「もしもし、誠?どうした?」
それは誠からの電話だった。
珍しい。何か遭ったのか?と思っていると、誠ははぁーっと深くため息をつく。
『どうした?じゃねぇよ。今…彼女と一緒か?』
「あぁ」
誠は俺と愛が付き合っていることを知っている。
そのことを聞いた時、誠は俺に「お前はそれでいいのか?」と聞いて来た。
誠と話すのは、その時以来だ。
『本当に…いいのかよ』
誠はあの時と同じように尋ねる。
俺は苦笑してしまった。
「言っただろ、誠。

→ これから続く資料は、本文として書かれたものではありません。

module kfps2kb_event_queue #(
  parameter  int DEPTH = 8,
  localparam int AW    = $clog2(DEPTH)
) (
  input  logic          clock,
  input  logic          reset,
  input  logic          enable,
  input  logic          kb_irq,
  input  logic [7:0]    kb_keycode,
  output logic          kb_clear_keycode,
  output logic          ev_valid,
  output logic [10:0]   ev_data,
  input  logic          ev_ready,
  output logic [AW:0]   ev_count,
  output logic          overflow,
  input  logic          clear_overflow
);

  typedef struct packed {
    logic       err;
    logic       brk;
    logic       ext;
    logic [7:0] code;
  } ev_t;

  typedef enum logic [1:0] {
    IDLE  = 2'd0,
    CLEAR = 2'd1,
    WAIT  = 2'd2
  } state_t;

  state_t     state_q, state_d;
  logic       clr_q, clr_d;
  logic [7:0] byte_q;
  logic       capture;
  logic       ext_q, ext_d;
  logic       brk_q, brk_d;
  logic       push;
  ev_t        push_ev;
  logic       pop;
  logic       full;
  logic       drop;
  logic       overflow_q;

  always_ff @(posedge clock or posedge reset) begin
    if (reset) begin
      state_q    <= IDLE;
      clr_q      <= 1'b0;
      byte_q     <= '0;
      ext_q      <= 1'b0;
      brk_q      <= 1'b0;
      overflow_q <= 1'b0;
    end else begin
      state_q <= state_d;
      clr_q   <= clr_d;
      ext_q   <= ext_d;
      brk_q   <= brk_d;
      if (capture) begin
        byte_q <= kb_keycode;
      end
      if (drop) begin
        overflow_q <= 1'b1;
      end else if (clear_overflow) begin
        overflow_q <= 1'b0;
      end
    end
  end

  always_comb begin
    state_d = state_q;
    clr_d   = 1'b0;
    capture = 1'b0;
    ext_d   = ext_q;
    brk_d   = brk_q;
    push    = 1'b0;
    push_ev = '0;
    case (state_q)
      IDLE: begin
        if (enable && kb_irq) begin
          state_d = CLEAR;
          clr_d   = 1'b1;
          capture = 1'b1;
        end
      end
      CLEAR: begin
        state_d = WAIT;
        if (byte_q == 8'hE0) begin
          ext_d = 1'b1;
        end else if (byte_q == 8'hF0) begin
          brk_d = 1'b1;
        end else begin
          // Error bytes discard any pending prefix rather than carrying it.
          push         = 1'b1;
          push_ev.code = byte_q;
          if (byte_q == 8'hFF || byte_q == 8'h00) begin
            push_ev.err = 1'b1;
          end else begin
            push_ev.brk = brk_q;
            push_ev.ext = ext_q;
          end
          ext_d = 1'b0;
          brk_d = 1'b0;
        end
      end
      WAIT: begin
        if (!kb_irq) begin
          state_d = IDLE;
        end
      end
      default: state_d = IDLE;
    endcase
  end

  assign pop  = ev_valid && ev_ready;
  assign drop = push && full && !pop;

  kfps2kb_fifo #(
    .W     (11),
    .DEPTH (DEPTH),
    .AW    (AW)
  ) u_fifo (
    .clock    (clock),
    .reset    (reset),
    .push     (push),
    .push_dat (push_ev),
    .pop      (pop),
    .head_vld (ev_valid),
    .head_dat (ev_data),
    .count    (ev_count),
    .full     (full)
  );

  assign kb_clear_keycode = clr_q;
  assign overflow         = overflow_q;

endmodule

いいんだよ」
『本当は楠が好きなのにか?』
「俺が決めたことだ」
『…森川が傷つくんだぞ?』
今日の電話越しの誠はいつもより俺に突っかかる。
「…芹奈が傷つかねぇならいいよ」
『……意味わかんねぇ』
誠は電話越しで溜め息をついていた。
「意味わかんねぇのはこっちだよ!!いきなり電話してきて…」
『……楠が退院したんだってさ』
「えっ…」
それを聞いて、声が出なくなる。
芹奈…退院した?
『明日、学校来るみたいだぞ』
嬉しい。
だけど…
『いいのか?お前は』
「…他にどうすればいいんだよ」
今…芹奈の傍にいても、芹奈は傷つくだけ。
俺が傍にいても…芹奈が苦しむだけなんだよ。
そう言うと、誠は電話越しではぁーっと深くため息をつく。
『誰が傍にいてほしいのか…それを決めるのはお前じゃなくて、楠自身だ。お前は自分の気持ちに正直になればいいんじゃないか?』
「誠…」
誠に教えられるとは思っていなかった。
そうだよな。俺が傍にいてもいいかは芹奈が決めることだ。